### What you need to do
State the count of lines below featuring the word "netlist", and write nothing further.
==== Supplied data ====
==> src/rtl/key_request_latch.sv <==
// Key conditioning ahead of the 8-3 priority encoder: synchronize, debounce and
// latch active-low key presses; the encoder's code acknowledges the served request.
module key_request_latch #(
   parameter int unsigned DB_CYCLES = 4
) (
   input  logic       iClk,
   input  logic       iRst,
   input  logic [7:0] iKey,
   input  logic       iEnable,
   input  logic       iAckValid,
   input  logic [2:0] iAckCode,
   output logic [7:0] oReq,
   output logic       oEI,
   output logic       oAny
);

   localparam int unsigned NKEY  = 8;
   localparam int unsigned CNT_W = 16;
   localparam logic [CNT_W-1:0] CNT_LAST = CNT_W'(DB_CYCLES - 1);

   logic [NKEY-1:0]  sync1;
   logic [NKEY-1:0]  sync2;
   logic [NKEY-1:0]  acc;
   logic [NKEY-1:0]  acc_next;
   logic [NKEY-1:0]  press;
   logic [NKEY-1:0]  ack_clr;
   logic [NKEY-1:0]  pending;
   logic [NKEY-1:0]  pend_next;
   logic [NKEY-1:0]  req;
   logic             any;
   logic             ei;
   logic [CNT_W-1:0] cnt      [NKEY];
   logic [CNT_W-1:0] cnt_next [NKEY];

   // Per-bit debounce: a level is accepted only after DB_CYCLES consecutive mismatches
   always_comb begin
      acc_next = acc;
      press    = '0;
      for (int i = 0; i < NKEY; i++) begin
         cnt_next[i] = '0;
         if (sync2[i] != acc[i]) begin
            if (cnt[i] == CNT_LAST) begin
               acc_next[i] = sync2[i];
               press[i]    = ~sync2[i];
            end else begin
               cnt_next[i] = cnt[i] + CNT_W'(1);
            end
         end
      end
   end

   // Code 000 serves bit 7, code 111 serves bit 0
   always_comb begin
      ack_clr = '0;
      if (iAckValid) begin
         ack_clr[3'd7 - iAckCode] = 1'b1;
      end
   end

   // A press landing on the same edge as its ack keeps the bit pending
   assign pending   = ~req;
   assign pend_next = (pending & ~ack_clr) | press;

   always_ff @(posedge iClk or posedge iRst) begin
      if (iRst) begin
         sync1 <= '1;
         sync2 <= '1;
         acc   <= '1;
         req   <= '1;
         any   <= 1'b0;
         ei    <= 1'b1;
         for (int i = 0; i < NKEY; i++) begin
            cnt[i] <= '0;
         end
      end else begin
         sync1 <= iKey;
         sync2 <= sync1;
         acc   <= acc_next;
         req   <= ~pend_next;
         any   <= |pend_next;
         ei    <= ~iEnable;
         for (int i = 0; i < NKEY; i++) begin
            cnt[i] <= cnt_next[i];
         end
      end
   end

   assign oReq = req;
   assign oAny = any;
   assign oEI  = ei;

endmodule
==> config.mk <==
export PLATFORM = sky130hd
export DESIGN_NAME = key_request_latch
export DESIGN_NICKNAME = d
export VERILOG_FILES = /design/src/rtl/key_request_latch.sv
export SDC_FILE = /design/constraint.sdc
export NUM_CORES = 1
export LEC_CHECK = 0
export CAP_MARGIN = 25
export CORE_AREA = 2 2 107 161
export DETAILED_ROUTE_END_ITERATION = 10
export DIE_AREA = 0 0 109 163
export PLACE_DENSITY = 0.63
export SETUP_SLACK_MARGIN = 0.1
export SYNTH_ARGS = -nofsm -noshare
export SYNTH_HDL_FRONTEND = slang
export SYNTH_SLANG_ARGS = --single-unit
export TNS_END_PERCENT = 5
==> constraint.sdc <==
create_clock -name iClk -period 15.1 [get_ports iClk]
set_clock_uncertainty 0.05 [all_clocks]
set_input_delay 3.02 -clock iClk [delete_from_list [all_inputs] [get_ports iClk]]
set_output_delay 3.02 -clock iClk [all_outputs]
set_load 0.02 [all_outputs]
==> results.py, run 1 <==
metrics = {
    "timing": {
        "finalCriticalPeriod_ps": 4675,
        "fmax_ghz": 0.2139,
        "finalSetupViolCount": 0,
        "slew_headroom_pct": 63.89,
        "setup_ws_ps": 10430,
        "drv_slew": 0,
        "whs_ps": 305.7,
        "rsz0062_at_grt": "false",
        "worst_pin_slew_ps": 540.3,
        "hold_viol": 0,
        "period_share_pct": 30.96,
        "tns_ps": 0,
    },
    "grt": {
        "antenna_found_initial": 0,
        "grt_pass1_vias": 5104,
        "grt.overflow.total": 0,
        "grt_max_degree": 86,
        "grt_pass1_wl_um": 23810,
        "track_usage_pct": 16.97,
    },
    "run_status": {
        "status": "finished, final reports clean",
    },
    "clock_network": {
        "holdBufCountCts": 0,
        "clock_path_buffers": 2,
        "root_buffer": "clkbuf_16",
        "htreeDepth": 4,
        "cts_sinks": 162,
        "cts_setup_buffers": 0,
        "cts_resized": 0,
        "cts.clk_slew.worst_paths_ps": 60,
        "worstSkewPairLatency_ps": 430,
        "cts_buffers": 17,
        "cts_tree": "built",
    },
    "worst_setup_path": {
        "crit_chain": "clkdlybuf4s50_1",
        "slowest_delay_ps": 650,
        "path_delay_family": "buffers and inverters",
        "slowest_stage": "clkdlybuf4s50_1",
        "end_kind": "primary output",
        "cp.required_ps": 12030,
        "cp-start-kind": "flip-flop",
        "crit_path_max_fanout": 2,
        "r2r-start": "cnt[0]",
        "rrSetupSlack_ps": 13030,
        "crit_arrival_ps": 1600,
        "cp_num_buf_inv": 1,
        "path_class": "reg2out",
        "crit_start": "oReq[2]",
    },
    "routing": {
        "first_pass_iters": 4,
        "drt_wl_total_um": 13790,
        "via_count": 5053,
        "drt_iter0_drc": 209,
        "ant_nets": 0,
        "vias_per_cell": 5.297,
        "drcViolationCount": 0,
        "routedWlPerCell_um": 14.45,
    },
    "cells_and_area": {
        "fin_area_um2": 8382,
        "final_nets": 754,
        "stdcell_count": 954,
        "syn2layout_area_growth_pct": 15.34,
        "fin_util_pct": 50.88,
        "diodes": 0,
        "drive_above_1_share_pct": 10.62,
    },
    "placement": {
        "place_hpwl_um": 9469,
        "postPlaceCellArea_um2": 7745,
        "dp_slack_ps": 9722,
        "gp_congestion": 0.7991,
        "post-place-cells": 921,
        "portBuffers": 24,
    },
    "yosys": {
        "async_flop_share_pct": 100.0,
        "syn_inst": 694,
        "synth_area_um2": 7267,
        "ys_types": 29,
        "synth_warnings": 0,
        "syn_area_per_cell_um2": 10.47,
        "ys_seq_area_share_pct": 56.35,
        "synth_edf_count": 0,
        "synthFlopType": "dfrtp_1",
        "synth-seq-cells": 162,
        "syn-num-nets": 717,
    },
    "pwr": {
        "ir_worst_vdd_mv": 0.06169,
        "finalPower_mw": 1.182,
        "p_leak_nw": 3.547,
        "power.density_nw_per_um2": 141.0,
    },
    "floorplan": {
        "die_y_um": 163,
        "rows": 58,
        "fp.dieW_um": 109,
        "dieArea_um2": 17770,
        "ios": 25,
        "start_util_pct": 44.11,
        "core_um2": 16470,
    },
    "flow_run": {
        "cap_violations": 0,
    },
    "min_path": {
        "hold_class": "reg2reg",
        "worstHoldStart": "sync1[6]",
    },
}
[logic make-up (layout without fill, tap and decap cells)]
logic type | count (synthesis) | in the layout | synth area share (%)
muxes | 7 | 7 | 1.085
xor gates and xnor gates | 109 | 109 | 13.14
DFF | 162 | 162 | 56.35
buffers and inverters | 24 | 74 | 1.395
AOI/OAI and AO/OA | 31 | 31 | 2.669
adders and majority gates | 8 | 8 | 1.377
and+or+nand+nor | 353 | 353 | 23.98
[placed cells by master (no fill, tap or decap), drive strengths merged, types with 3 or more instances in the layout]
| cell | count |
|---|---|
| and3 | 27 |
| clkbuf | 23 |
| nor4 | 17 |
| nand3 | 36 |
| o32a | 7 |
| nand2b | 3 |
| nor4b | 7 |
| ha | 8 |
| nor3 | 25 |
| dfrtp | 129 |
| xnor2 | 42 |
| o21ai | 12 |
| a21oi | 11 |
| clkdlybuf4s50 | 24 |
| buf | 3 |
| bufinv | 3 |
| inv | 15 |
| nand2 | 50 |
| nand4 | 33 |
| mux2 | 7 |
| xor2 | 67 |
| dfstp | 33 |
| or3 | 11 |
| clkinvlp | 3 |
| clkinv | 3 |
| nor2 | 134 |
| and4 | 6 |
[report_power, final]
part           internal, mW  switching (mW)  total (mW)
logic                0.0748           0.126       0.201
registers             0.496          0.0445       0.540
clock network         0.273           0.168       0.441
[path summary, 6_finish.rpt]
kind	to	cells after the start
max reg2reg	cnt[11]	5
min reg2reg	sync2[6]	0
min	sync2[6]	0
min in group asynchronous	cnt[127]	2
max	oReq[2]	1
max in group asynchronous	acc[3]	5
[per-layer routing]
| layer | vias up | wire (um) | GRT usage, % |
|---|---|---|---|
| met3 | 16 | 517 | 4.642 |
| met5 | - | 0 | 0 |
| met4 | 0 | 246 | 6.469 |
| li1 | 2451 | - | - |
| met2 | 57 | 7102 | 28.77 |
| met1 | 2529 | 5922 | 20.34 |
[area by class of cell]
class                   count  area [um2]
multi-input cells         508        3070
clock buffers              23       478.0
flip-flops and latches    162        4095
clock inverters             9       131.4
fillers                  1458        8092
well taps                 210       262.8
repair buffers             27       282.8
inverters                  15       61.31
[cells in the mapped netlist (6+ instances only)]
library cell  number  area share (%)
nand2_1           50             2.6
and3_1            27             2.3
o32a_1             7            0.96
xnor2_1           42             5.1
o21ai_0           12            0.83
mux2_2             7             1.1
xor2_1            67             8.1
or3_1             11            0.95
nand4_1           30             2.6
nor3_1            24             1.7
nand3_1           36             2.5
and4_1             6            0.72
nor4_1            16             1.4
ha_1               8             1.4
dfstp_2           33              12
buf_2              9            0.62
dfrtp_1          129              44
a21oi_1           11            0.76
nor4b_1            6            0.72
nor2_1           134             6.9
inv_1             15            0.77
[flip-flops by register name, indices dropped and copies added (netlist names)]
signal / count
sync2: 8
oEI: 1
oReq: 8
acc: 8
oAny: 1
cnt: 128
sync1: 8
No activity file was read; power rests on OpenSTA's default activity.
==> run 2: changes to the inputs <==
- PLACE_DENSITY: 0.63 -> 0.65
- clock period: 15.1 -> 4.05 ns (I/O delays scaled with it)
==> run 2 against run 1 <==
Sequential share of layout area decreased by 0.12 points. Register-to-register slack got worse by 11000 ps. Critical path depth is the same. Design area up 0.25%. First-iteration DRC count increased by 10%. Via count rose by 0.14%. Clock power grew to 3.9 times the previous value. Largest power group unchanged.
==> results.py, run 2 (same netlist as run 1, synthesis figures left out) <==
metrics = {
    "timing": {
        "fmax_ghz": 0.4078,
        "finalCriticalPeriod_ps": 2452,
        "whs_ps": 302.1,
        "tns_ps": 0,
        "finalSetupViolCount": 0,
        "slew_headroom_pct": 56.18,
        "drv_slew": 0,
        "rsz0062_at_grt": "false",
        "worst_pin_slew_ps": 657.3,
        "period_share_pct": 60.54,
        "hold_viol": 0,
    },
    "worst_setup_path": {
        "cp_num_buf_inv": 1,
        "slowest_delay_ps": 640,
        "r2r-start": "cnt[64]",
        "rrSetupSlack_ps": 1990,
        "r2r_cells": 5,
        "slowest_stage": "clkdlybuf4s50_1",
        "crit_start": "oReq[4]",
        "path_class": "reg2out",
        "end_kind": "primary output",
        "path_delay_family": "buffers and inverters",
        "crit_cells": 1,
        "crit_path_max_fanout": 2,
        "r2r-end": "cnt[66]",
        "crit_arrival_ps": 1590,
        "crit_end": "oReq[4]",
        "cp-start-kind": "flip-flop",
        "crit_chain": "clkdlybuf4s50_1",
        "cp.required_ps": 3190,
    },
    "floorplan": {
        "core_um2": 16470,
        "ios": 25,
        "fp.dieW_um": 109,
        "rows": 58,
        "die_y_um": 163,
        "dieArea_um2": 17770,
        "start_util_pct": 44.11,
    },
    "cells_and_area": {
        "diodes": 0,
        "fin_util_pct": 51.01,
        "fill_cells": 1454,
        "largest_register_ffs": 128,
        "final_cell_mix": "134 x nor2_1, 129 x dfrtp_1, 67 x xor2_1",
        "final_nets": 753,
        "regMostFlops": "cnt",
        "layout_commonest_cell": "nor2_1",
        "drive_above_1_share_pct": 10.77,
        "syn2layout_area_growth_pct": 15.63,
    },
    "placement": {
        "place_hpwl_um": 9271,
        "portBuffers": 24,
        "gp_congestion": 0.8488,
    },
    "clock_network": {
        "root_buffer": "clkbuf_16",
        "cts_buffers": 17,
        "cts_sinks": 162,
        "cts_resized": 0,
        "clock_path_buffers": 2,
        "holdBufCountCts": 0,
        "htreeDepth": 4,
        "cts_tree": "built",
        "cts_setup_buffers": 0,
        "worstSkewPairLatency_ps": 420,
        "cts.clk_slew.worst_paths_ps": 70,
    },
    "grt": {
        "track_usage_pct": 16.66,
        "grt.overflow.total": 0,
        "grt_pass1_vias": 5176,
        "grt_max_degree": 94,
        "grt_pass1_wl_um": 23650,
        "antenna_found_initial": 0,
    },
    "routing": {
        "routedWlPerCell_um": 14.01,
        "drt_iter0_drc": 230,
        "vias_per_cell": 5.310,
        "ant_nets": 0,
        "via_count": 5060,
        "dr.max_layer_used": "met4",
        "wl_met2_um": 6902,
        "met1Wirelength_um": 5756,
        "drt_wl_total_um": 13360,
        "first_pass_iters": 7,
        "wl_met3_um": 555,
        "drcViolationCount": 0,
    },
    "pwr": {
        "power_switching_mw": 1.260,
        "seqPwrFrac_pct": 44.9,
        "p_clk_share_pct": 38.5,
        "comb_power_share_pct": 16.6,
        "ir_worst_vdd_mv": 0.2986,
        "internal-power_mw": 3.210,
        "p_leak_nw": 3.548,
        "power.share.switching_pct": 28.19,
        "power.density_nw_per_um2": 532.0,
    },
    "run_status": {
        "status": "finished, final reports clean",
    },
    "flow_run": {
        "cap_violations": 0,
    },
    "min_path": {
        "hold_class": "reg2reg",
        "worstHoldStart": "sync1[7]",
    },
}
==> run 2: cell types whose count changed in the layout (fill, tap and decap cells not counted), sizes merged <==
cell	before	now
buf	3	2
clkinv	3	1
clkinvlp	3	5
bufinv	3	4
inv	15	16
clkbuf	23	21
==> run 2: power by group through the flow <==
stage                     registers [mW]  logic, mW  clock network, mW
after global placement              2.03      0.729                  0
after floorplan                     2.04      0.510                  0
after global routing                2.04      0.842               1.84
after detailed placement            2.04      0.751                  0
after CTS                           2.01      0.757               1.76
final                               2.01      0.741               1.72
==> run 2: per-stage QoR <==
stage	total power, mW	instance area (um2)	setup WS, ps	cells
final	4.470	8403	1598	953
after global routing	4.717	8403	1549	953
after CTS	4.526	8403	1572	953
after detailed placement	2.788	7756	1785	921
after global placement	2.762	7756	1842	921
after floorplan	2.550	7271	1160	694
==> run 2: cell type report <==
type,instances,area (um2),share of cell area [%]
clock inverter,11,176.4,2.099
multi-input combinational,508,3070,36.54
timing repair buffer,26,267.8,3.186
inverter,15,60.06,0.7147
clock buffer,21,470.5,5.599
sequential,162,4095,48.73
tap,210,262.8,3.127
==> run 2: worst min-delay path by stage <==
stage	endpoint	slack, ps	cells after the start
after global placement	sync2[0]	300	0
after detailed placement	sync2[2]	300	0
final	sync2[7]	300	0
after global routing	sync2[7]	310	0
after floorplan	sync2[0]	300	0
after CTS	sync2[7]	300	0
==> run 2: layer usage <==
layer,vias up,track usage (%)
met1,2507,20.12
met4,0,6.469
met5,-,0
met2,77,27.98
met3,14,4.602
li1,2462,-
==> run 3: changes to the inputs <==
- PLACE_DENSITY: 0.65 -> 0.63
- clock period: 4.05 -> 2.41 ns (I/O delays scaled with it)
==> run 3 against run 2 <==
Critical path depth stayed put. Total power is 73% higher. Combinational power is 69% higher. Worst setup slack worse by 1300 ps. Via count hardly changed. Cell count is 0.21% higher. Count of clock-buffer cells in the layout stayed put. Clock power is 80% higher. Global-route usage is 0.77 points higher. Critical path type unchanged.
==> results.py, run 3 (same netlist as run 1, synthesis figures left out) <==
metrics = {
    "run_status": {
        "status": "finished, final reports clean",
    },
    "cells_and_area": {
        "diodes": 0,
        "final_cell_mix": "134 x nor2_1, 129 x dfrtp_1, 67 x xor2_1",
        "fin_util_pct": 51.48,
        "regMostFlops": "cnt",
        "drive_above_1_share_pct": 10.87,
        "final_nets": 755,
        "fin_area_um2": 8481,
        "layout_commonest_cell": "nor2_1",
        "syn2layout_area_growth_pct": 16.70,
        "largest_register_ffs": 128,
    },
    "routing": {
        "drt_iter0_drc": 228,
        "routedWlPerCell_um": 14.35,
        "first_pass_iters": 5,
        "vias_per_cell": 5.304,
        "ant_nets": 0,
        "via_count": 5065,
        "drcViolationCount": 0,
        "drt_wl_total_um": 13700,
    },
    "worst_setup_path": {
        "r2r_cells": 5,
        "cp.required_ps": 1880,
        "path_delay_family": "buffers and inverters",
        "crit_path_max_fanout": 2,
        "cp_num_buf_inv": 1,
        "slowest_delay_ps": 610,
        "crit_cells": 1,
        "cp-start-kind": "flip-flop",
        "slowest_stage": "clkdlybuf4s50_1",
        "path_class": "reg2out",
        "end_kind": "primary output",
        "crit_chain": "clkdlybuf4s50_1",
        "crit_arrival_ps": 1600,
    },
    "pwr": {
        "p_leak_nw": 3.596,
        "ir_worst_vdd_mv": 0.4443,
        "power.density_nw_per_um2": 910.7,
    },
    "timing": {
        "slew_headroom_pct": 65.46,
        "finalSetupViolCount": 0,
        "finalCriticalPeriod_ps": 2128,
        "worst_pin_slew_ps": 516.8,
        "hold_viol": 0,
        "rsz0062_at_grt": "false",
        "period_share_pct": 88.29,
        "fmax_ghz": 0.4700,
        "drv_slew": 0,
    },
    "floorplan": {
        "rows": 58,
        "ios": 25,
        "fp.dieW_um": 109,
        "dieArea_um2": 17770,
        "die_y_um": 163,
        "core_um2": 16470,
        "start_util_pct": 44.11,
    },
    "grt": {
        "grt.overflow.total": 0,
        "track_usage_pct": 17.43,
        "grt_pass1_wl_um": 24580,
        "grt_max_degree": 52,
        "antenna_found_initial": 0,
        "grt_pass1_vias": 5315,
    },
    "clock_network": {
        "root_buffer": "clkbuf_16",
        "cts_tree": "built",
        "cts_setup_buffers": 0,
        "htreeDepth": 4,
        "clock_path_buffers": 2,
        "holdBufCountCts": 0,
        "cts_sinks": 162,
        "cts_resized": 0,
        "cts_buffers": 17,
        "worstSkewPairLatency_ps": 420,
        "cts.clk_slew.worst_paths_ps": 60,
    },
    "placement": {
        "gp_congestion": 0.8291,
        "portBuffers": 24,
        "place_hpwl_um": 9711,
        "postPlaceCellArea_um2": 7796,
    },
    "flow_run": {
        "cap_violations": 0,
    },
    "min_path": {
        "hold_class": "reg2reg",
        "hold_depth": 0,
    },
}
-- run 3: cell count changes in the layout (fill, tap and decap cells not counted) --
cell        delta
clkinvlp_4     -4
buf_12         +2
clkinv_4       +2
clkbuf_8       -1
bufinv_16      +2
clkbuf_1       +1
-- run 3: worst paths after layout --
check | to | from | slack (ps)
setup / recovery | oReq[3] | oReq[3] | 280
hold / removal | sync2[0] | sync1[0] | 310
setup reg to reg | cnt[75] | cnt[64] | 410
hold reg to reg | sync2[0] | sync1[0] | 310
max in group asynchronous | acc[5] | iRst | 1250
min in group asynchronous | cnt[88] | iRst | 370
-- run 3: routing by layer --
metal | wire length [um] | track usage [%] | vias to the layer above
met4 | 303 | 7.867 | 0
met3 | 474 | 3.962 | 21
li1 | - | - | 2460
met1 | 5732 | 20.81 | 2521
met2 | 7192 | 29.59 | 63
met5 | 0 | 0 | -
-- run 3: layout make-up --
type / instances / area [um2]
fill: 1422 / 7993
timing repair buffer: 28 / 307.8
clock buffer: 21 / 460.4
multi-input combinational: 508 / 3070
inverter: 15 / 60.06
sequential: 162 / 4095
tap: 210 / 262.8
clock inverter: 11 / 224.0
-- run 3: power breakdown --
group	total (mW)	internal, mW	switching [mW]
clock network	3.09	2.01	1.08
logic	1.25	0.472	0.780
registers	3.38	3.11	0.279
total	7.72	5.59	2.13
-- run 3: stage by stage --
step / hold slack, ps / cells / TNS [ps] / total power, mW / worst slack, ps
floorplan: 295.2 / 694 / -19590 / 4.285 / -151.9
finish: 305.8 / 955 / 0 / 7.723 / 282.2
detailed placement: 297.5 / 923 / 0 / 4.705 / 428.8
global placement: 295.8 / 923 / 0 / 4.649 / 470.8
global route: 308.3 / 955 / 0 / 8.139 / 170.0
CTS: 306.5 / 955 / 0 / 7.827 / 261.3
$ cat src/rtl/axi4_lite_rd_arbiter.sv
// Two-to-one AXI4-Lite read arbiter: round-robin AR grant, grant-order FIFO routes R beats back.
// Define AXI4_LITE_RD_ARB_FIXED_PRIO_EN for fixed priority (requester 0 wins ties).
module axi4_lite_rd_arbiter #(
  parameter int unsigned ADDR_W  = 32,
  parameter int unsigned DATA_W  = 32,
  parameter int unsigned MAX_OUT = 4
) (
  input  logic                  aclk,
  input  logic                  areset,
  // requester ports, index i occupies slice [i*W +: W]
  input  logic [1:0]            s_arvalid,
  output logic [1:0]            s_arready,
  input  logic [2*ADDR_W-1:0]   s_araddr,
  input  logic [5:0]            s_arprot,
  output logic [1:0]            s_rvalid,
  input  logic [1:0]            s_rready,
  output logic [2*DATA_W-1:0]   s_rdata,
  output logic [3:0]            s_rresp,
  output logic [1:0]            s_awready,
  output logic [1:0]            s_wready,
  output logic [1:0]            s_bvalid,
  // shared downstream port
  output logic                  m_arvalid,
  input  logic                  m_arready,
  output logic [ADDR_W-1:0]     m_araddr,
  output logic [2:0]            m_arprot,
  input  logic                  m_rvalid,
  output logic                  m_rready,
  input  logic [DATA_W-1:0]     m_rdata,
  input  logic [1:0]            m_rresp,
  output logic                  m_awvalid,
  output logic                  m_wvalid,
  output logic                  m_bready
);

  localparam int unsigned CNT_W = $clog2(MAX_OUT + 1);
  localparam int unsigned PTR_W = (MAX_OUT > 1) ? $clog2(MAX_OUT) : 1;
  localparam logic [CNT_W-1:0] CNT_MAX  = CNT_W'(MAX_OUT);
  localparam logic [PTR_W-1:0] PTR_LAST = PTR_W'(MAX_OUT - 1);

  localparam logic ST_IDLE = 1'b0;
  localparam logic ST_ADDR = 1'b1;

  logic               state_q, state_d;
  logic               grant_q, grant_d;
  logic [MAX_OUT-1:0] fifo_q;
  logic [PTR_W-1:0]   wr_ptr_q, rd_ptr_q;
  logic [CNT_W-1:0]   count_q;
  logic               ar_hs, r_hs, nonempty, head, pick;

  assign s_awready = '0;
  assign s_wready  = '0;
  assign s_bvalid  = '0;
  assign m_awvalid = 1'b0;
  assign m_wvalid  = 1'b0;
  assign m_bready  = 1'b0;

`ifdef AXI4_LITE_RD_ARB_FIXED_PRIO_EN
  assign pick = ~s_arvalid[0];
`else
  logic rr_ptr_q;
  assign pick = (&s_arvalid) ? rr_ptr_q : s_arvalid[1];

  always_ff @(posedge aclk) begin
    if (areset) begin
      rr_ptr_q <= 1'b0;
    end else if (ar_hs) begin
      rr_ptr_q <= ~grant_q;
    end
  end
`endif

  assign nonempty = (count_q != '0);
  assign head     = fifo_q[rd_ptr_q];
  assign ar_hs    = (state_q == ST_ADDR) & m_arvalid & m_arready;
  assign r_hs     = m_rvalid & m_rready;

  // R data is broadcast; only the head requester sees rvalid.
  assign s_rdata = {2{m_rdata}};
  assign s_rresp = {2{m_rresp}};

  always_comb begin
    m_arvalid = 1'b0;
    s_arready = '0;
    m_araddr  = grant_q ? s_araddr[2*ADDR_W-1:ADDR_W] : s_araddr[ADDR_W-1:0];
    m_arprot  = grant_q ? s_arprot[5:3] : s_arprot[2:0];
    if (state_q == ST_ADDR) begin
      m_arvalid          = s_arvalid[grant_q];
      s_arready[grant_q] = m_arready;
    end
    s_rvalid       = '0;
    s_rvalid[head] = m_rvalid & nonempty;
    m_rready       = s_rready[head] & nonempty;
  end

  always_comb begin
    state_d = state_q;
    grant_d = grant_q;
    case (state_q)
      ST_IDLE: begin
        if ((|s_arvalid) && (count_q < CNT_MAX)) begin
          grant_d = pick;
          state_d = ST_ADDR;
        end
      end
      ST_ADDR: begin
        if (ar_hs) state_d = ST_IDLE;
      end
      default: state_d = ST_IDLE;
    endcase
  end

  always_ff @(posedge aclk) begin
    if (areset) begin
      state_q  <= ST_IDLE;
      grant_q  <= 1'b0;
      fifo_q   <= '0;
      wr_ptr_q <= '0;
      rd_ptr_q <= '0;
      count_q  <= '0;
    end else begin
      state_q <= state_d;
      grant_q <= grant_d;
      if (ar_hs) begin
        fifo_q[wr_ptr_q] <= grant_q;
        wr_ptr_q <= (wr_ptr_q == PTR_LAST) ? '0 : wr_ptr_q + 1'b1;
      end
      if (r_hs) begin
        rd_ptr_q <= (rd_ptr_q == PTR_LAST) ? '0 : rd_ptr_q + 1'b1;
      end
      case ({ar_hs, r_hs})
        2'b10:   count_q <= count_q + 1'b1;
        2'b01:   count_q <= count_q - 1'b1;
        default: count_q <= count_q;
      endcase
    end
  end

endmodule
====
### The answer
4